▸ What you have to do:
Return exactly and only these lines: the first of the listing through the one containing "adder cells (fa/ha/maj) | 591 | 0.125".

▸ Exercise input:

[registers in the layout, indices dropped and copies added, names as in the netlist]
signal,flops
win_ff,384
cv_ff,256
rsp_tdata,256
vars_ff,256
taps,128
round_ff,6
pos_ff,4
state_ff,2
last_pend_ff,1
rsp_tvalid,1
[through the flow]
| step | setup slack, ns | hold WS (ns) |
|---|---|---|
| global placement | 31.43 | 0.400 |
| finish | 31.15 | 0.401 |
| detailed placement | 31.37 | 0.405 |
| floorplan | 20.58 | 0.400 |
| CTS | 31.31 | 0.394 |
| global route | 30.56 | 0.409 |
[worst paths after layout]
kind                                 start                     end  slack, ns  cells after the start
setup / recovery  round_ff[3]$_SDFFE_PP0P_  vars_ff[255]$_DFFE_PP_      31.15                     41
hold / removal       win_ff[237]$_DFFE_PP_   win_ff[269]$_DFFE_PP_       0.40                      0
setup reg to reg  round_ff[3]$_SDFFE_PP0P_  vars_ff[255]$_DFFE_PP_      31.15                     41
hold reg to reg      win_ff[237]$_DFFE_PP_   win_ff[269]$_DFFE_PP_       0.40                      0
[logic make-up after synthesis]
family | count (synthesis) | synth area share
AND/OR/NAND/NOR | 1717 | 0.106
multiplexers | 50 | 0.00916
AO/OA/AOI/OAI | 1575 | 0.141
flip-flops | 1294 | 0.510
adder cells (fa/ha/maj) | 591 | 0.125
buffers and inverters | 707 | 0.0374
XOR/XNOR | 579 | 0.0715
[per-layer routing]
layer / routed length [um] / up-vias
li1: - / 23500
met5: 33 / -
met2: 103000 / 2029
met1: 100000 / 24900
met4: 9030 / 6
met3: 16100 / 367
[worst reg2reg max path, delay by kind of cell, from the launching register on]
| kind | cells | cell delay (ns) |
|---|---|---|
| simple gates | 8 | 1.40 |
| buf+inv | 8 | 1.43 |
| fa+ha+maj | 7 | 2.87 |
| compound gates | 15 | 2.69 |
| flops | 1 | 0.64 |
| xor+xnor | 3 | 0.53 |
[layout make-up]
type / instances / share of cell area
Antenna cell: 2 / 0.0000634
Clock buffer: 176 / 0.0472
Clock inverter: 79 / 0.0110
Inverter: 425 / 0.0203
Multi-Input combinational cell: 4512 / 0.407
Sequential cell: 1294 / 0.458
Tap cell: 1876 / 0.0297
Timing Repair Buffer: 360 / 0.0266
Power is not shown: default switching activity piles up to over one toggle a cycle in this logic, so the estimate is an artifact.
<file path="config.mk">
export PLATFORM = sky130hd
export DESIGN_NAME = kpi_front
export DESIGN_NICKNAME = d
export VERILOG_FILES = /design/src/rtl/kpi_pkg.sv /design/src/rtl/kpi_front.sv
export SDC_FILE = /design/constraint.sdc
export NUM_CORES = 1
export LEC_CHECK = 0
export ABC_AREA = 1
export ABC_CLOCK_PERIOD_IN_PS = 38900
export BUFFER_PORTS_ARGS = -buffer_cell sky130_fd_sc_hd__buf_2
export CORE_ASPECT_RATIO = 1.4
export CORE_MARGIN = 1.5
export CORE_UTILIZATION = 30
export CTS_CLUSTER_SIZE = 24
export DETAILED_ROUTE_END_ITERATION = 8
export MAX_ROUTING_LAYER = met4
export PLACE_DENSITY_LB_ADDON = 0.15
export SKIP_CTS_REPAIR_TIMING = 1
export SYNTH_ARGS = -nofsm -noshare
export SYNTH_HDL_FRONTEND = slang
export SYNTH_SLANG_ARGS = --single-unit
</file>
<file path="constraint.sdc">
create_clock -name i_clk -period 38.9 [get_ports i_clk]
set_clock_uncertainty 0.15 [all_clocks]
set_input_delay 3.89 -clock i_clk [delete_from_list [all_inputs] [get_ports i_clk]]
set_output_delay 3.89 -clock i_clk [all_outputs]
set_load 0.02 [all_outputs]
</file>
**src/rtl/e2u_pkg.sv**
```systemverilog
// ----------------------------------------------------------------------------
// e2u_pkg
// Shared widths, constants and the month-start table for the epoch to date
// converter.
// ----------------------------------------------------------------------------
package e2u_pkg;

  // pipeline depth, one register stage per entry
  localparam int NUM_STAGES = 7;

  // field widths
  localparam int EPOCH_W = 40;
  localparam int DAYS_W  = 22;
  localparam int SOD_W   = 17;
  localparam int SEC_W   = 6;
  localparam int MIN_W   = 6;
  localparam int HOUR_W  = 5;
  localparam int MDAY_W  = 5;
  localparam int MON_W   = 4;
  localparam int YEAR_W  = 14;
  localparam int WDAY_W  = 3;
  localparam int YDAY_W  = 9;

  typedef logic [NUM_STAGES-1:0] stage_en_t;

  // seconds per day split as 2^7 * 675
  localparam int DAY_SHIFT  = 7;
  localparam int DAY_QUO_W  = EPOCH_W - 1 - DAY_SHIFT;
  localparam int DAY_EST_W  = 23;
  localparam int DAY_REM_W  = 10;
  localparam int DAY_ODD    = 675;
  localparam int DAY_RCP_K  = 42;
  localparam logic [32:0] DAY_RCP =
    33'(((64'd1 << DAY_RCP_K) + 64'd674) / 64'd675);

  localparam logic [DAYS_W-1:0] LAST_DAY = 22'd2932896;
  localparam logic [SOD_W-1:0]  LAST_SEC = 17'd86399;

  // hour of day
  localparam int SECS_PER_HOUR = 3600;
  localparam int HOUR_RCP_K    = 28;
  localparam logic [16:0] HOUR_RCP =
    17'(((64'd1 << HOUR_RCP_K) + 64'd3599) / 64'd3600);

  // minute of hour
  localparam int MIN_RCP_K = 20;
  localparam logic [14:0] MIN_RCP =
    15'(((64'd1 << MIN_RCP_K) + 64'd59) / 64'd60);

  // march-based year estimate, (n * 400) / 146097 folded into one product
  localparam logic [DAYS_W-1:0] MARCH_BIAS = 22'd719468;
  localparam logic [DAYS_W-1:0] YEAR_BIAS  = 22'd719470;
  localparam int YEAR_RCP_K = 40;
  localparam logic [31:0] YEAR_RCP =
    32'(((64'd400 << YEAR_RCP_K) + 64'd146096) / 64'd146097);

  // quarter-year count divided by 25 gives the century count
  localparam int CENT_RCP_K = 20;
  localparam logic [15:0] CENT_RCP =
    16'(((64'd1 << CENT_RCP_K) + 64'd24) / 64'd25);

  // month from march-based day of year: (yd + 31) * 5 / 153
  localparam int MON_RCP_K = 20;
  localparam logic [12:0] MON_RCP =
    13'(((64'd1 << MON_RCP_K) + 64'd152) / 64'd153);

  localparam logic [YDAY_W-1:0] JAN_START = 9'd306;

  // 367 * m / 12, day offset of each march-based month
  function automatic logic [8:0] month_start(input logic [MON_W-1:0] mon);
    logic [8:0] res;
    case (mon)
      4'd0:    res = 9'd0;
      4'd1:    res = 9'd30;
      4'd2:    res = 9'd61;
      4'd3:    res = 9'd91;
      4'd4:    res = 9'd122;
      4'd5:    res = 9'd152;
      4'd6:    res = 9'd183;
      4'd7:    res = 9'd214;
      4'd8:    res = 9'd244;
      4'd9:    res = 9'd275;
      4'd10:   res = 9'd305;
      4'd11:   res = 9'd336;
      4'd12:   res = 9'd367;
      4'd13:   res = 9'd397;
      4'd14:   res = 9'd428;
      4'd15:   res = 9'd458;
      default: res = 9'd0;
    endcase
    return res;
  endfunction

endpackage

```
**src/rtl/e2u_date.sv**
```systemverilog
// ----------------------------------------------------------------------------
// e2u_date
// Stages three to seven: year, month, day of month and weekday from days.
// ----------------------------------------------------------------------------
module e2u_date (
  input  logic                        clk,
  input  e2u_pkg::stage_en_t          stage_en,
  input  logic [e2u_pkg::DAYS_W-1:0]  days,
  output logic [e2u_pkg::MDAY_W-1:0]  day_of_month,
  output logic [e2u_pkg::MON_W-1:0]   month_number,
  output logic [e2u_pkg::YEAR_W-1:0]  full_year,
  output logic [e2u_pkg::WDAY_W-1:0]  weekday
);
  import e2u_pkg::*;

  // stage three
  logic [DAYS_W-1:0] year_in;
  logic [53:0]       year_prod;
  logic [23:0]       wshift;
  logic [5:0]        wsum;
  logic [YEAR_W-1:0] year_s3_r;
  logic [DAYS_W-1:0] mday_s3_r;
  logic [5:0]        wsum_s3_r;
  // stage four
  logic [YEAR_W-3:0] quarters;
  logic [27:0]       cent_prod;
  logic [3:0]        wfold;
  logic [WDAY_W-1:0] wday_nxt;
  logic [YEAR_W-1:0] year_s4_r;
  logic [DAYS_W-1:0] mday_s4_r;
  logic [6:0]        cent_s4_r;
  logic [DAYS_W-1:0] ylin_s4_r;
  logic [WDAY_W-1:0] wday_s4_r;
  // stage five
  logic [DAYS_W-1:0]  base;
  logic signed [23:0] yday_raw;
  logic signed [23:0] yday_fix;
  logic               leap;
  logic [YEAR_W-1:0]  year_fix;
  logic [YDAY_W-1:0]  yday_nxt;
  logic [YEAR_W-1:0]  year_s5_r;
  logic [YDAY_W-1:0]  yday_s5_r;
  logic [WDAY_W-1:0]  wday_s5_r;
  // stage six
  logic [11:0]        mon_arg;
  logic [24:0]        mon_prod;
  logic [YEAR_W-1:0]  year_s6_r;
  logic [YDAY_W-1:0]  yday_s6_r;
  logic [MON_W-1:0]   mon_s6_r;
  logic [WDAY_W-1:0]  wday_s6_r;
  // stage seven
  logic [9:0]         mday_full;
  logic               past_jan;
  logic [MDAY_W-1:0]  mday_s7_r;
  logic [MON_W-1:0]   mon_s7_r;
  logic [YEAR_W-1:0]  year_s7_r;
  logic [WDAY_W-1:0]  wday_s7_r;

  // year estimate from days since march 1 of 1 bc
  assign year_in   = days + YEAR_BIAS;
  assign year_prod = 54'(year_in) * 54'(YEAR_RCP);

  // weekday: 8 == 1 mod 7, so octal digits add up mod 7
  assign wshift = 24'(days) + 24'd4;

  always_comb begin
    wsum = '0;
    for (int i = 0; i < 8; i++) begin
      wsum = wsum + 6'(wshift[3*i +: 3]);
    end
  end

  always_ff @(posedge clk) begin
    if (stage_en[2]) begin
      year_s3_r <= year_prod[YEAR_RCP_K+YEAR_W-1:YEAR_RCP_K];
      mday_s3_r <= days + MARCH_BIAS;
      wsum_s3_r <= wsum;
    end
  end

  // century count and linear part of the year base
  assign quarters  = year_s3_r[YEAR_W-1:2];
  assign cent_prod = 28'(quarters) * 28'(CENT_RCP);
  assign wfold     = 4'(wsum_s3_r[5:3]) + 4'(wsum_s3_r[2:0]);

  always_comb begin
    if (wfold >= 4'd14) begin
      wday_nxt = WDAY_W'(wfold - 4'd14);
    end else if (wfold >= 4'd7) begin
      wday_nxt = WDAY_W'(wfold - 4'd7);
    end else begin
      wday_nxt = WDAY_W'(wfold);
    end
  end

  always_ff @(posedge clk) begin
    if (stage_en[3]) begin
      year_s4_r <= year_s3_r;
      mday_s4_r <= mday_s3_r;
      cent_s4_r <= cent_prod[CENT_RCP_K+6:CENT_RCP_K];
      ylin_s4_r <= DAYS_W'(year_s3_r) * DAYS_W'(365) + DAYS_W'(quarters);
      wday_s4_r <= wday_nxt;
    end
  end

  // day of the march year, stepping back when the estimate overshoots
  assign base     = ylin_s4_r - DAYS_W'(cent_s4_r) + DAYS_W'(cent_s4_r[6:2]);
  assign yday_raw = $signed({2'b00, mday_s4_r}) - $signed({2'b00, base});
  assign leap     = (year_s4_r[1:0] == 2'b00) &&
                    ((year_s4_r != YEAR_W'(cent_s4_r) * YEAR_W'(100)) ||
                     (cent_s4_r[1:0] == 2'b00));

  always_comb begin
    if (yday_raw < 0) begin
      yday_fix = yday_raw + 24'sd365 + $signed({23'd0, leap});
      year_fix = year_s4_r - YEAR_W'(1);
    end else begin
      yday_fix = yday_raw;
      year_fix = year_s4_r;
    end
    if (yday_fix < 0) begin
      yday_nxt = '0;
    end else begin
      yday_nxt = yday_fix[YDAY_W-1:0];
    end
  end

  always_ff @(posedge clk) begin
    if (stage_en[4]) begin
      year_s5_r <= year_fix;
      yday_s5_r <= yday_nxt;
      wday_s5_r <= wday_s4_r;
    end
  end

  // march-based month
  assign mon_arg  = 12'((12'(yday_s5_r) + 12'd31) * 12'd5);
  assign mon_prod = 25'(mon_arg) * 25'(MON_RCP);

  always_ff @(posedge clk) begin
    if (stage_en[5]) begin
      year_s6_r <= year_s5_r;
      yday_s6_r <= yday_s5_r;
      mon_s6_r  <= mon_prod[MON_RCP_K+MON_W-1:MON_RCP_K];
      wday_s6_r <= wday_s5_r;
    end
  end

  // back to january-based month and year
  assign mday_full = 10'(yday_s6_r) + 10'd31 - 10'(month_start(mon_s6_r));
  assign past_jan  = yday_s6_r >= JAN_START;

  always_ff @(posedge clk) begin
    if (stage_en[6]) begin
      mday_s7_r <= mday_full[MDAY_W-1:0];
      mon_s7_r  <= past_jan ? mon_s6_r - 4'd10 : mon_s6_r + 4'd2;
      year_s7_r <= past_jan ? year_s6_r + YEAR_W'(1) : year_s6_r;
      wday_s7_r <= wday_s6_r;
    end
  end

  assign day_of_month = mday_s7_r;
  assign month_number = mon_s7_r;
  assign full_year    = year_s7_r;
  assign weekday      = wday_s7_r;

endmodule

```
**config.mk**
```make
export PLATFORM = sky130hd
export DESIGN_NAME = e2u_date
export DESIGN_NICKNAME = d
export VERILOG_FILES = /design/src/rtl/e2u_pkg.sv /design/src/rtl/e2u_date.sv
export SDC_FILE = /design/constraint.sdc
export NUM_CORES = 2
export LEC_CHECK = 0
export BUFFER_PORTS_ARGS = -buffer_cell sky130_fd_sc_hd__buf_2
export CORE_ASPECT_RATIO = 1.25
export CORE_MARGIN = 3
export CORE_UTILIZATION = 40
export DETAILED_ROUTE_END_ITERATION = 8
export PLACE_DENSITY = 0.63
export SLEW_MARGIN = 10
export SYNTH_ARGS = -nofsm -noshare
export SYNTH_HDL_FRONTEND = slang
export SYNTH_SLANG_ARGS = --single-unit
```
**constraint.sdc**
```tcl
create_clock -name clk -period 22.7 [get_ports clk]
set_input_delay 4.54 -clock clk [delete_from_list [all_inputs] [get_ports clk]]
set_output_delay 4.54 -clock clk [all_outputs]
set_load 0.01 [all_outputs]
```
==> results.toml <==
[outcome]
status = "complete, no violations"

[sta]
rsz0062_at_grt = "false"
fmax_ghz = 0.0708
post_layout_minimum_cycle_time_ns = 14.13
finalCritPeriodShare = 0.622
hold_viol = 0
max_slew_margin = 0.220
slew_viol_final = 0
finalClockSkew_ns = 0.00979
max_slew.worst_pin.slew_ns = 1.16
finalSetupViolCount = 0
fin_tns_setup_ns = 0

[global_routing]
global_route.overflow_total = 0
largest_net_degree_at_the_start_of_global_routing = 69
grt_pass1_wl_microns = 114000
antenna_found_initial = 10
first_global_vias = 21863
grtUsageTotal = 0.180

[placement]
post-dp-hpwl_microns = 60700
place.gp.congestion = 0.913
io_buffer_count = 53
post_dp_cell_area_sq_mm = 0.0326

[worst_setup_path]
worst-path-buf-inv = 9
biggest_fanout_along_the_worst_timing_path = 9
path_common_cell = "sky130_fd_sc_hd__inv_1"
cpMaxStageDelayCell = "sky130_fd_sc_hd__fa_1"
worst_setup_path_end_kind = "flop"
r2r_cells = 38
cp_data_arrival_time_ns = 14.33
slowest_delay_ns = 0.71
critPathLaunch = "days[2]"
cpLargestDelayFamily = "adder cells"
reg2reg_slack_ns = 13.55
rr_startpoint = "yday_s5_r[0]$_SDFFCE_PP0P_"
cp.required_ns = 22.90
critPathKind = "input port to flop"
cp-start-kind = "input port"

[yosys]
combinational_family_with_the_most_area_after_synthesis = "adder cells"
synth_simple_gate_area_share = 0.0741
synthDistinctLibCells = 83
synth-edff-count = 192
yosys.area_share.adder = 0.505
synth-seq-area-share = 0.189
post_synth_mux_area_share = 0.00375
synth.cell_area_sq_mm = 0.0311
postSynth.asyncResetShare = 0
synth-compound-area-share = 0.0778
ys.flop_type = "sky130_fd_sc_hd__edfxtp_1"
synthXorXnorAreaFrac = 0.0564
yosysWarnings = 0
postSynthCellCount = 3007
mappedNetlistNets = 4038
ys_seq_elements = 197
avgSynthCellArea_sq_um = 10.3

[routing]
wl_per_cell_microns = 16.8
number_of_vias_per_cell_after_detailed_routing = 4.95
via_count = 20336
detailedRoute.firstIterationViolations = 808
detail_route.first_pass.iterations = 5
number_of_nets_with_antenna_violations_after_detailed_routing = 0
totalWireLength_microns = 69000
post-route-drc-count = 0

[floorplan]
floorplan.die_area_sq_mm = 0.0811
initial_standard_cell_utilization_of_the_core = 0.406
num_io_pins = 56
fp.dieW_microns = 255
core_sq_mm = 0.0765
fp.dieH_microns = 318
core.rowCount = 113

[finish]
multiInputGateArea_sq_mm = 0.0223
nFillCells = 7339
layout-area-overhead-vs-synth_pct = 6.99
finish.instance_area_sq_mm = 0.0332
sequential_cell_area_sq_mm = 0.00587
layout-drive-gt1-share = 0.0426
nNetsFinal = 4090

[clock_network]
cts-resized-gates = 0
cts_buffer_depth = 2
clock_latency_ns = 0.46
cts_made_buffers = 17
cts_max_level = 4
cts_hold_repair.buffers = 0
clkTransAtPathRegs_ns = 0.08
tritoncts = "done"
postCtsSetupBuffers = 0
clockRootBuffer = "sky130_fd_sc_hd__clkbuf_16"
cts_num_sinks = 197

[worst_hold_path]
holdCritPathClass = "flop to flop"
min_delay_worst_endpoint = "year_s6_r[10]$_DFFE_PP_"
holdCritStartpoint = "year_s5_r[10]$_DFFE_PP_"
min_path_cells = 0

[job]
maxCapViolations = 0
-- metal layers --
metal  track usage  vias to the layer above  wire length [microns]
li1              -                     9941                      -
met1         0.201                     9944                  26700
met2         0.339                      302                  37100
met3        0.0224                      139                   2010
met4        0.0763                       10                   3110
met5             0                        -                     68
-- cell usage after synthesis, drive strengths merged, types with 7 or more instances --
master   count  area (sq um)
o2111ai     12           105
or2         12          75.1
edfxtp     192          5770
a21oi       99           495
a21boi       8          60.1
o21a        25           190
nor2        89           334
and2        11          68.8
and3        18           113
nand2b      29           181
nand3       41           205
buf          8          41.3
or3         13          91.3
inv        741          2780
xor2        66           597
o21ai       80           412
nand4       25           156
xnor2      132          1160
a21o        43           323
o211ai       7          52.6
o21bai      16           120
a31oi       11          75.1
clkbuf      24          90.1
nor3        50           255
ha         578          7230
fa         423          8470
nand2      124           468
nor4        17           113
nor2b       16           100
-- worst max-delay path by stage --
stage,endpoint,slack [ns],cells after the start
after detailed placement,year_s3_r[13]$_DFFE_PP_,8.18,32
after global placement,year_s3_r[13]$_DFFE_PP_,8.22,32
final,year_s3_r[13]$_DFFE_PP_,8.57,32
after CTS,year_s3_r[13]$_DFFE_PP_,8.66,32
after floorplan,year_s3_r[7]$_DFFE_PP_,9.94,32
after global routing,year_s3_r[13]$_DFFE_PP_,8.04,32
-- metrics by stage --
step	std cells	setup slack, ns	utilization	hold slack (ns)
floorplan	3007	9.94	-	0.400
global placement	4075	8.22	0.426	0.402
detailed placement	4075	8.18	0.426	0.405
CTS	4107	8.66	0.434	0.411
global route	4107	8.04	0.434	0.417
finish	4112	8.57	0.435	0.415
-- cells in the final DEF, fill, tap and decap left out, types with 65 or more instances in the layout --
master                     count
sky130_fd_sc_hd__inv_1       740
sky130_fd_sc_hd__ha_1        578
sky130_fd_sc_hd__fa_1        423
sky130_fd_sc_hd__edfxtp_1    192
sky130_fd_sc_hd__xnor2_1     132
sky130_fd_sc_hd__nand2_1     123
sky130_fd_sc_hd__a21oi_1      99
sky130_fd_sc_hd__nor2_1       89
sky130_fd_sc_hd__o21ai_0      76
sky130_fd_sc_hd__xor2_1       65
-- sequential cells by signal, summed over array words and instances (netlist names), 9 cells and up, named ones only --
register,flops
mday_s3_r,22
yday_s6_r,9
year_s6_r,14
year_s5_r,14
year_s3_r,14
year_s4_r,14
full_year,14
yday_s5_r,9
mday_s4_r,22
ylin_s4_r,22
-- final cells by class --
type	count	share of cell area
flip-flops and latches	197	0.176
well taps	1035	0.0390
clock buffers	17	0.0128
repair buffers	65	0.0107
inverters	742	0.0838
multi-input cells	2036	0.670
clock inverters	15	0.00651
diodes	5	0.000376
-- logic make-up after synthesis --
family,count (synthesis)
adders and majority gates,1001
buffers and inverters,774
and+or+nand+nor,462
AOI/OAI and AO/OA,365
xor gates and xnor gates,198
DFF,197
muxes,10
Power is not shown: default switching activity piles up to over one toggle a cycle in this logic, so the estimate is an artifact.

▸ Written solution:
[registers in the layout, indices dropped and copies added, names as in the netlist]
signal,flops
win_ff,384
cv_ff,256
rsp_tdata,256
vars_ff,256
taps,128
round_ff,6
pos_ff,4
state_ff,2
last_pend_ff,1
rsp_tvalid,1
[through the flow]
| step | setup slack, ns | hold WS (ns) |
|---|---|---|
| global placement | 31.43 | 0.400 |
| finish | 31.15 | 0.401 |
| detailed placement | 31.37 | 0.405 |
| floorplan | 20.58 | 0.400 |
| CTS | 31.31 | 0.394 |
| global route | 30.56 | 0.409 |
[worst paths after layout]
kind                                 start                     end  slack, ns  cells after the start
setup / recovery  round_ff[3]$_SDFFE_PP0P_  vars_ff[255]$_DFFE_PP_      31.15                     41
hold / removal       win_ff[237]$_DFFE_PP_   win_ff[269]$_DFFE_PP_       0.40                      0
setup reg to reg  round_ff[3]$_SDFFE_PP0P_  vars_ff[255]$_DFFE_PP_      31.15                     41
hold reg to reg      win_ff[237]$_DFFE_PP_   win_ff[269]$_DFFE_PP_       0.40                      0
[logic make-up after synthesis]
family | count (synthesis) | synth area share
AND/OR/NAND/NOR | 1717 | 0.106
multiplexers | 50 | 0.00916
AO/OA/AOI/OAI | 1575 | 0.141
flip-flops | 1294 | 0.510
adder cells (fa/ha/maj) | 591 | 0.125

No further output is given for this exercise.